Work instructions:
Output, please, exactly those lines of the listing that come before the line with "set_load 0.01 [all_outputs]", along with that line itself.

Entries provided:
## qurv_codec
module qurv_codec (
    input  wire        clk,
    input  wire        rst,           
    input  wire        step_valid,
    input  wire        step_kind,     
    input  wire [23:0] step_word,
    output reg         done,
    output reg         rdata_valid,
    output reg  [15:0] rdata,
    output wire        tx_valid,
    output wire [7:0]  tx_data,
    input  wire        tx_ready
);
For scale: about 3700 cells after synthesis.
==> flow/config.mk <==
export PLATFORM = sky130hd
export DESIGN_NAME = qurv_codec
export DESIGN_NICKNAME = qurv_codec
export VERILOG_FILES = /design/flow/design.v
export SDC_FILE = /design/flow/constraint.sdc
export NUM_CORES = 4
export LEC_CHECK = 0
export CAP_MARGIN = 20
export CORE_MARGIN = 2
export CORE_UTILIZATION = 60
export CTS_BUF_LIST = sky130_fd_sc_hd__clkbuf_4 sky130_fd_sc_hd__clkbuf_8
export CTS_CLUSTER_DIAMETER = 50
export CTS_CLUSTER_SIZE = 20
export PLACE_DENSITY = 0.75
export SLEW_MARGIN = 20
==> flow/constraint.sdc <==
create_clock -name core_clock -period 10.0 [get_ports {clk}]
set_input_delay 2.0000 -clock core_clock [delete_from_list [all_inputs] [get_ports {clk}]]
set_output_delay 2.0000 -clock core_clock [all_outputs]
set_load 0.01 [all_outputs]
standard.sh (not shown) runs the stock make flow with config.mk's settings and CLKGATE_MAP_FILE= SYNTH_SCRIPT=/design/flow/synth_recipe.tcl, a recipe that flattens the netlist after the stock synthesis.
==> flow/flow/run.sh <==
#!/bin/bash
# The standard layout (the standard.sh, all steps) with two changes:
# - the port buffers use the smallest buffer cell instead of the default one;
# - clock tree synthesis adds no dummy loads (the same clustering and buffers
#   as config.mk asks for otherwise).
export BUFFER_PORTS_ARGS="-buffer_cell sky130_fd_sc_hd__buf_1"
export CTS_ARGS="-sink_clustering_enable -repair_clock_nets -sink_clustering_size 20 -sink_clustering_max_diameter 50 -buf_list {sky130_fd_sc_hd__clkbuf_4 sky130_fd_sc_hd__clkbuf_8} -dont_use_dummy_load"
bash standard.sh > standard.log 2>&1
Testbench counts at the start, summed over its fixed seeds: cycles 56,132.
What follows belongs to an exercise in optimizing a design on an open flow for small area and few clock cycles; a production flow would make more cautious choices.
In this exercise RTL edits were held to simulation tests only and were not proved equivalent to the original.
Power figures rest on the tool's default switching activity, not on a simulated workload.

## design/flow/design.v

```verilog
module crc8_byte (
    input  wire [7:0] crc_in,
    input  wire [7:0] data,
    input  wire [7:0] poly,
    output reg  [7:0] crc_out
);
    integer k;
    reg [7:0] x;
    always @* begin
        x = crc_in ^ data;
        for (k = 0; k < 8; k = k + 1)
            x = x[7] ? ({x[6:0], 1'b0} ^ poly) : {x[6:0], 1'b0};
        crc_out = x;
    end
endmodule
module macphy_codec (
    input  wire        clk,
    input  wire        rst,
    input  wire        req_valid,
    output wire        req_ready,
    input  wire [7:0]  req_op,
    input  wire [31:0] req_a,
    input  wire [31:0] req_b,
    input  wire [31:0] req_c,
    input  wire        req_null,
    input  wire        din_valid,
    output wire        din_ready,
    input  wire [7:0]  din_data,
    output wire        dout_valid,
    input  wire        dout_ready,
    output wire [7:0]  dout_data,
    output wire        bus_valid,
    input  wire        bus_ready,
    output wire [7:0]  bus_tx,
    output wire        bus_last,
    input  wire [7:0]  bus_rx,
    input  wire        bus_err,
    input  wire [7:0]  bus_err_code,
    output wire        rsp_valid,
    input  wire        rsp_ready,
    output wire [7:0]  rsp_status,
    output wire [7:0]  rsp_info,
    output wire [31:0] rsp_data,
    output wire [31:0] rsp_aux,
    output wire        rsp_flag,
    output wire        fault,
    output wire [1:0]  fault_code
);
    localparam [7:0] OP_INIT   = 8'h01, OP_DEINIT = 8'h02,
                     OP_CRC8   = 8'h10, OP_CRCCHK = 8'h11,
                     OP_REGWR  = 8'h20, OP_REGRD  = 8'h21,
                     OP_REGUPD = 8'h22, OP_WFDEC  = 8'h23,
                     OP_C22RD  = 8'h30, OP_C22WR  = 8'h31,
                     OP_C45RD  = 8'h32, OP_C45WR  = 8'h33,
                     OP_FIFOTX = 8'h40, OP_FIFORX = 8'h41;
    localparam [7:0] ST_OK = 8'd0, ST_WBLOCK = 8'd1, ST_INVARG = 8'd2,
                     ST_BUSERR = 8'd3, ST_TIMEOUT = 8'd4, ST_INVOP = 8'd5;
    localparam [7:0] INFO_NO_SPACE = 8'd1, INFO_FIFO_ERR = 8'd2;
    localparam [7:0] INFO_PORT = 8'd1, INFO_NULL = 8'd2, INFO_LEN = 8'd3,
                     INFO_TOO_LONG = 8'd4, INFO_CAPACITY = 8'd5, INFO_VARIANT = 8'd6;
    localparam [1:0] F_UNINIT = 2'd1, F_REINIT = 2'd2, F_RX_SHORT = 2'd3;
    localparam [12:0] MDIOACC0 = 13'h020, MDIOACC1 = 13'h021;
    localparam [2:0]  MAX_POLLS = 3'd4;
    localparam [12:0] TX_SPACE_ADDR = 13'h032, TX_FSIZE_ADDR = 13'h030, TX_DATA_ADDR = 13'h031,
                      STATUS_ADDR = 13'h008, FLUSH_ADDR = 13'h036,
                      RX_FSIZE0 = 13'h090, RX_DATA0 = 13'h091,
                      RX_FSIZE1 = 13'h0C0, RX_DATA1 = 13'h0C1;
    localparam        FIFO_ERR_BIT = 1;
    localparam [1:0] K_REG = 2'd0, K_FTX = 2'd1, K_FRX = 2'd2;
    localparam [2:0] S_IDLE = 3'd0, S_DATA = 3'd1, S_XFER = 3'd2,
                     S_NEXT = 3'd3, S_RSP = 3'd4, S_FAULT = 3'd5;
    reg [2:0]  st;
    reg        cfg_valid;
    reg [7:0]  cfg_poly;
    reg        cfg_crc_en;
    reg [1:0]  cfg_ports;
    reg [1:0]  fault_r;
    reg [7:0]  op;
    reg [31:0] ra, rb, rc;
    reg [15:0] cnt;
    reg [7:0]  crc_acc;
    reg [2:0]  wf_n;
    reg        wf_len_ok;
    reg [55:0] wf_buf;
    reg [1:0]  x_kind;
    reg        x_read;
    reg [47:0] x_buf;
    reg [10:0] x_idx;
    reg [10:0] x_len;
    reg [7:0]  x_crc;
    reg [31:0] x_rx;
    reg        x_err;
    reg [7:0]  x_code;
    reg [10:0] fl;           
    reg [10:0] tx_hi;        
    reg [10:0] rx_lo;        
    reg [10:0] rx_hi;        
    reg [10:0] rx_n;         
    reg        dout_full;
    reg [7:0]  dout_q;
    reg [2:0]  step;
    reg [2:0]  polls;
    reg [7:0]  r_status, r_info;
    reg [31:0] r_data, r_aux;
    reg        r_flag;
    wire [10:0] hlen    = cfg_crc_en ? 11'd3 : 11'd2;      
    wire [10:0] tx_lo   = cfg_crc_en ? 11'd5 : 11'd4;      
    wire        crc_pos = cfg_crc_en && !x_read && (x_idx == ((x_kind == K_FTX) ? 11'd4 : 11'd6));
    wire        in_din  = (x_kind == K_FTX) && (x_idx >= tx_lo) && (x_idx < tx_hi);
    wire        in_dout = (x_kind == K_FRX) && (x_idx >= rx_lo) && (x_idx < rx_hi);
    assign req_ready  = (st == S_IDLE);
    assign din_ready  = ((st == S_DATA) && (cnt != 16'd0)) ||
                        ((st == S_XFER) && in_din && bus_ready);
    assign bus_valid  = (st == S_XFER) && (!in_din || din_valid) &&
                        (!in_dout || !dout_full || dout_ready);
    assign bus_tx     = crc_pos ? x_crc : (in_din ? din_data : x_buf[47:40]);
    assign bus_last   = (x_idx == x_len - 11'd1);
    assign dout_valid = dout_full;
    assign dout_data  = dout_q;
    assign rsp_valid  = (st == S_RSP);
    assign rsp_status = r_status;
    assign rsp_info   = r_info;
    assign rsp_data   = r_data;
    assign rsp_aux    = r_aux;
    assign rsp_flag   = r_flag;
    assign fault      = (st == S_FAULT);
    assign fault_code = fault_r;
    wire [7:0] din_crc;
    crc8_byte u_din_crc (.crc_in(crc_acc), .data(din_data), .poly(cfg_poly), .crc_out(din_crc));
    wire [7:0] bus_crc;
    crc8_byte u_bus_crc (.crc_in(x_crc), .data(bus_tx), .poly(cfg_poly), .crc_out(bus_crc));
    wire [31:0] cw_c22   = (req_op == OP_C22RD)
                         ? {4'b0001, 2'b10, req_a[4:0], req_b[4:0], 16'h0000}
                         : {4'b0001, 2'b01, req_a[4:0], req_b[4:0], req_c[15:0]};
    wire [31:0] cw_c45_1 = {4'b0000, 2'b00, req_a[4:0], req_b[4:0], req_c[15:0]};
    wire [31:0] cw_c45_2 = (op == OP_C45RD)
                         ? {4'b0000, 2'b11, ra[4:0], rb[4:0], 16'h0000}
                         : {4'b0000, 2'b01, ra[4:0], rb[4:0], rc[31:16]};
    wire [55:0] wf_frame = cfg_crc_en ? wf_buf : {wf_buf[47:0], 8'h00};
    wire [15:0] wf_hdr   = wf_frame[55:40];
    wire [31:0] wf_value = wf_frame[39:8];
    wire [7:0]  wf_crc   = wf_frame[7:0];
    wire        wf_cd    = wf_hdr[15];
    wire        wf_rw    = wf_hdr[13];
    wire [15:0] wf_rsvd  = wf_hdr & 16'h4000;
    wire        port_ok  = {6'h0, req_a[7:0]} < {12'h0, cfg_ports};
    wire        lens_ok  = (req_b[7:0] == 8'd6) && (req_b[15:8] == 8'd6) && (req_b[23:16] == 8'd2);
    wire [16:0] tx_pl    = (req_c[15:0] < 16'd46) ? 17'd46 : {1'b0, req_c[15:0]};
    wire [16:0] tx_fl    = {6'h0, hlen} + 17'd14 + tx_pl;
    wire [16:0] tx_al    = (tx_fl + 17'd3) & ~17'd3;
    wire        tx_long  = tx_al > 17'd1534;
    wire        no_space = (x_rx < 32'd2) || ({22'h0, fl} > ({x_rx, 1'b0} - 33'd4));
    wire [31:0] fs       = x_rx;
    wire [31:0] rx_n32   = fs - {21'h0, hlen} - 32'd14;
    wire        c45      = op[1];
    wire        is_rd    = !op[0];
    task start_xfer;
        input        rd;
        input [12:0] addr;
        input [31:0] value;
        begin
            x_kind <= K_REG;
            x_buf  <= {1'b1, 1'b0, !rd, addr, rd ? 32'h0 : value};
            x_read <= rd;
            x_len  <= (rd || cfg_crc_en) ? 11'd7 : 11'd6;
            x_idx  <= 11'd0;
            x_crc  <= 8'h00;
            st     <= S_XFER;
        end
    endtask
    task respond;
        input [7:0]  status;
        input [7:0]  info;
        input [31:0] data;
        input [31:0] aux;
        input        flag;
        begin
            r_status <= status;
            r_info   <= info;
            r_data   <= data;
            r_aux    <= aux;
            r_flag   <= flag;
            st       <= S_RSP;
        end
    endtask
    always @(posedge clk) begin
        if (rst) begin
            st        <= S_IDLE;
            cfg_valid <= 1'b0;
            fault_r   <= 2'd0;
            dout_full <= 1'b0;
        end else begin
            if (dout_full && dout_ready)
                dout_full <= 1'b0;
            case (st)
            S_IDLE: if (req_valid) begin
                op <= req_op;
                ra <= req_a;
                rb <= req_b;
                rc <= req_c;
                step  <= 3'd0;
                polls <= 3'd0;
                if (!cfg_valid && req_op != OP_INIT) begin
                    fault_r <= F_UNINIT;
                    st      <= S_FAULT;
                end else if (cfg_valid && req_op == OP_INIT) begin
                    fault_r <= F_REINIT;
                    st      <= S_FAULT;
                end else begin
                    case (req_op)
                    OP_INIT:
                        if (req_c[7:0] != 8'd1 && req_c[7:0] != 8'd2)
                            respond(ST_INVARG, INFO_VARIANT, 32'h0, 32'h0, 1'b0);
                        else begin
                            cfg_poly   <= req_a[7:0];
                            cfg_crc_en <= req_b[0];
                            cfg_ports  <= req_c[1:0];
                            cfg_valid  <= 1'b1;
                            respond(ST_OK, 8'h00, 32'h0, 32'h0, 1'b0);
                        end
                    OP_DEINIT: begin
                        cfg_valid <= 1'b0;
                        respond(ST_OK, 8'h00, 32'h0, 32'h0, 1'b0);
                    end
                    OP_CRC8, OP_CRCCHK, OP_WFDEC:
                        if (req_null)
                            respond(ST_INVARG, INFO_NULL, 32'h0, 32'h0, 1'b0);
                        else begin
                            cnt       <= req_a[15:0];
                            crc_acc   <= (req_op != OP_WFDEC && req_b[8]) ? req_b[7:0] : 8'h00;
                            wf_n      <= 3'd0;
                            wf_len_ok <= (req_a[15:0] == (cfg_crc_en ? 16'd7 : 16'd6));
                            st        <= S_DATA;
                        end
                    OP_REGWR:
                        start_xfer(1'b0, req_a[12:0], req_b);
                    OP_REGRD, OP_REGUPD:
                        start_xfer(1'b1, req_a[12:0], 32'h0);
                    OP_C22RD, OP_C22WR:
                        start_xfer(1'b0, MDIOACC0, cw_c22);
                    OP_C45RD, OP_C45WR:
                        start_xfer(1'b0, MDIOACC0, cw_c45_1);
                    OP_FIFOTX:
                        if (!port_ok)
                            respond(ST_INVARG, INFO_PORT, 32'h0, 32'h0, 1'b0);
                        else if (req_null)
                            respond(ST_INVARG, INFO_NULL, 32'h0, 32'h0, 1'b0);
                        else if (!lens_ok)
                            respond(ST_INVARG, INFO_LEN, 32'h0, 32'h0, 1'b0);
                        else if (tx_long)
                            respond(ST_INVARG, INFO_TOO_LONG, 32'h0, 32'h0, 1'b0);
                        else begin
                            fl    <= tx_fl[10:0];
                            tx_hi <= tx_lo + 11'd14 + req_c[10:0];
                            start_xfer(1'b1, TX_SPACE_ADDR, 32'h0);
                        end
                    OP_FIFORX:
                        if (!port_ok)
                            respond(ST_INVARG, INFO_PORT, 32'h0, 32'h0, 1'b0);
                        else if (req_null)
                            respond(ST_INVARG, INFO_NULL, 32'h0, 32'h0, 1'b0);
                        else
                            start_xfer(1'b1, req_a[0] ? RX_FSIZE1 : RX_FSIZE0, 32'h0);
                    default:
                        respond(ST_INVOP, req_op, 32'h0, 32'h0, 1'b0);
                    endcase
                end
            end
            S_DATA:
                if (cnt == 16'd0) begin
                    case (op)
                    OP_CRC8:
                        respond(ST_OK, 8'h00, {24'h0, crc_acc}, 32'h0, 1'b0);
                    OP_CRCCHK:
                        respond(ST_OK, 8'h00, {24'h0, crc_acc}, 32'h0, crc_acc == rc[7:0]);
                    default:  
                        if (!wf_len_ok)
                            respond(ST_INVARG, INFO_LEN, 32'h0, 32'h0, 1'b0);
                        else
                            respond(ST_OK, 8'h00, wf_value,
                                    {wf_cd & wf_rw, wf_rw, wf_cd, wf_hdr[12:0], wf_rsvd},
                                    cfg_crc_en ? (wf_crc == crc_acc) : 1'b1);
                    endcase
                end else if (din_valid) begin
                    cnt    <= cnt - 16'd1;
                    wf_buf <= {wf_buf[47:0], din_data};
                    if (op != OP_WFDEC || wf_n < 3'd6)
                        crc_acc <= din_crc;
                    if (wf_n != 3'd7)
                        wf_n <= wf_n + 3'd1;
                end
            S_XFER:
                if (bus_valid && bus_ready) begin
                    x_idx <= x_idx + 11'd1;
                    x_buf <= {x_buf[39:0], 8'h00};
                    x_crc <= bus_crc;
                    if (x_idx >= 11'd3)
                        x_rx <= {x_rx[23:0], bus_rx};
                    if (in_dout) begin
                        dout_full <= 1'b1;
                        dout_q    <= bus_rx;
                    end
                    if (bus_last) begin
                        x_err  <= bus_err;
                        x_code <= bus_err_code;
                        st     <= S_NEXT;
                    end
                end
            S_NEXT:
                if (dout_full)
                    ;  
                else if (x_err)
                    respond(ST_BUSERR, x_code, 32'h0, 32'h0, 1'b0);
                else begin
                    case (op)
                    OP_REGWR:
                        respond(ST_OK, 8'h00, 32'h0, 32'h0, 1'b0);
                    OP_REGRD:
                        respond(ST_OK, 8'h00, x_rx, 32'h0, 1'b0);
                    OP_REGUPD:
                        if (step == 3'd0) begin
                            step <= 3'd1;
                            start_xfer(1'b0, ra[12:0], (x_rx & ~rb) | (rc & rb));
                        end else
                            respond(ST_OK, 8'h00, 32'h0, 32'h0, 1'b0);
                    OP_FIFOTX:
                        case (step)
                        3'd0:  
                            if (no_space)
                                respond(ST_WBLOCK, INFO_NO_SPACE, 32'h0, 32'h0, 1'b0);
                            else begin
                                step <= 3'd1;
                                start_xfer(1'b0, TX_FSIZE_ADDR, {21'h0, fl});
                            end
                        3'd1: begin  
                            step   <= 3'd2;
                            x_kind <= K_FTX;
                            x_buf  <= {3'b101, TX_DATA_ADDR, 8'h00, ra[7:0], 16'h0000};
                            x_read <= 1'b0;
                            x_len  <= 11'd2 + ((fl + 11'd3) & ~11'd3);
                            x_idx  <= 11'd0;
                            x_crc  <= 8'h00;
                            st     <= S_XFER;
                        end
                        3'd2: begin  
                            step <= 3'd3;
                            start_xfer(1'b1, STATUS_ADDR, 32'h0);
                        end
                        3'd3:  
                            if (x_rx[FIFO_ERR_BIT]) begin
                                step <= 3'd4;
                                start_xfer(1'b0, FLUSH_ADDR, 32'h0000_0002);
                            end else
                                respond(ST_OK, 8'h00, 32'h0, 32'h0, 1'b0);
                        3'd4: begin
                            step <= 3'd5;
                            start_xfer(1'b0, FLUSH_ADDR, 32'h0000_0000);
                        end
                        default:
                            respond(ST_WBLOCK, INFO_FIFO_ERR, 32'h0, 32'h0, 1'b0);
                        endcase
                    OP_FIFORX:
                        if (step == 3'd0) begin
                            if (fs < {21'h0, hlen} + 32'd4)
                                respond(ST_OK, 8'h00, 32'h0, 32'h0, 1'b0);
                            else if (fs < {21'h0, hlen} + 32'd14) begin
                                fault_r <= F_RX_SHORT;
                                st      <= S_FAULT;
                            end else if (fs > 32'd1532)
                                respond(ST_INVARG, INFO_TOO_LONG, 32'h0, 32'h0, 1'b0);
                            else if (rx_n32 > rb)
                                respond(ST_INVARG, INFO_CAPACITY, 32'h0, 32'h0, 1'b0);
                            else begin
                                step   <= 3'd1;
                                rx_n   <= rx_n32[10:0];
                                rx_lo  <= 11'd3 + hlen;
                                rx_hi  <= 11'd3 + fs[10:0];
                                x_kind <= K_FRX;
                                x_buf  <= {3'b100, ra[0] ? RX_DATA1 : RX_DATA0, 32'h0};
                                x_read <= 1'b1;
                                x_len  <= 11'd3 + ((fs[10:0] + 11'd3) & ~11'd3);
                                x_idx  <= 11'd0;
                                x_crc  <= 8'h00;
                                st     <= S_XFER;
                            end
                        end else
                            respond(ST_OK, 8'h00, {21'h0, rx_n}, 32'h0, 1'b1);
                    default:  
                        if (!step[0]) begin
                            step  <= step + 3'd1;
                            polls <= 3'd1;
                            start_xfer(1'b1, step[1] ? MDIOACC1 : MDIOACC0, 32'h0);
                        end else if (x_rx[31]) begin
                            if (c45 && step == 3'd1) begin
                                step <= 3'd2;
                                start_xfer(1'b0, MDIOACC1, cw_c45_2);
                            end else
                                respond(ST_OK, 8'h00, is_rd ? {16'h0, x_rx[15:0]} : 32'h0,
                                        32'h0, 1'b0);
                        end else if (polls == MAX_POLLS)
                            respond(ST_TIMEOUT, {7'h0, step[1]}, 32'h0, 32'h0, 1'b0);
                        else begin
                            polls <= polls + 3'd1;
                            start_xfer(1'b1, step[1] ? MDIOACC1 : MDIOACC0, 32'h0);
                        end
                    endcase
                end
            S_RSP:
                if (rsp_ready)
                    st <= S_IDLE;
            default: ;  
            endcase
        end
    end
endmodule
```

Expected answer:
## qurv_codec
module qurv_codec (
    input  wire        clk,
    input  wire        rst,           
    input  wire        step_valid,
    input  wire        step_kind,     
    input  wire [23:0] step_word,
    output reg         done,
    output reg         rdata_valid,
    output reg  [15:0] rdata,
    output wire        tx_valid,
    output wire [7:0]  tx_data,
    input  wire        tx_ready
);
For scale: about 3700 cells after synthesis.
==> flow/config.mk <==
export PLATFORM = sky130hd
export DESIGN_NAME = qurv_codec
export DESIGN_NICKNAME = qurv_codec
export VERILOG_FILES = /design/flow/design.v
export SDC_FILE = /design/flow/constraint.sdc
export NUM_CORES = 4
export LEC_CHECK = 0
export CAP_MARGIN = 20
export CORE_MARGIN = 2
export CORE_UTILIZATION = 60
export CTS_BUF_LIST = sky130_fd_sc_hd__clkbuf_4 sky130_fd_sc_hd__clkbuf_8
export CTS_CLUSTER_DIAMETER = 50
export CTS_CLUSTER_SIZE = 20
export PLACE_DENSITY = 0.75
export SLEW_MARGIN = 20
==> flow/constraint.sdc <==
create_clock -name core_clock -period 10.0 [get_ports {clk}]
set_input_delay 2.0000 -clock core_clock [delete_from_list [all_inputs] [get_ports {clk}]]
set_output_delay 2.0000 -clock core_clock [all_outputs]
set_load 0.01 [all_outputs]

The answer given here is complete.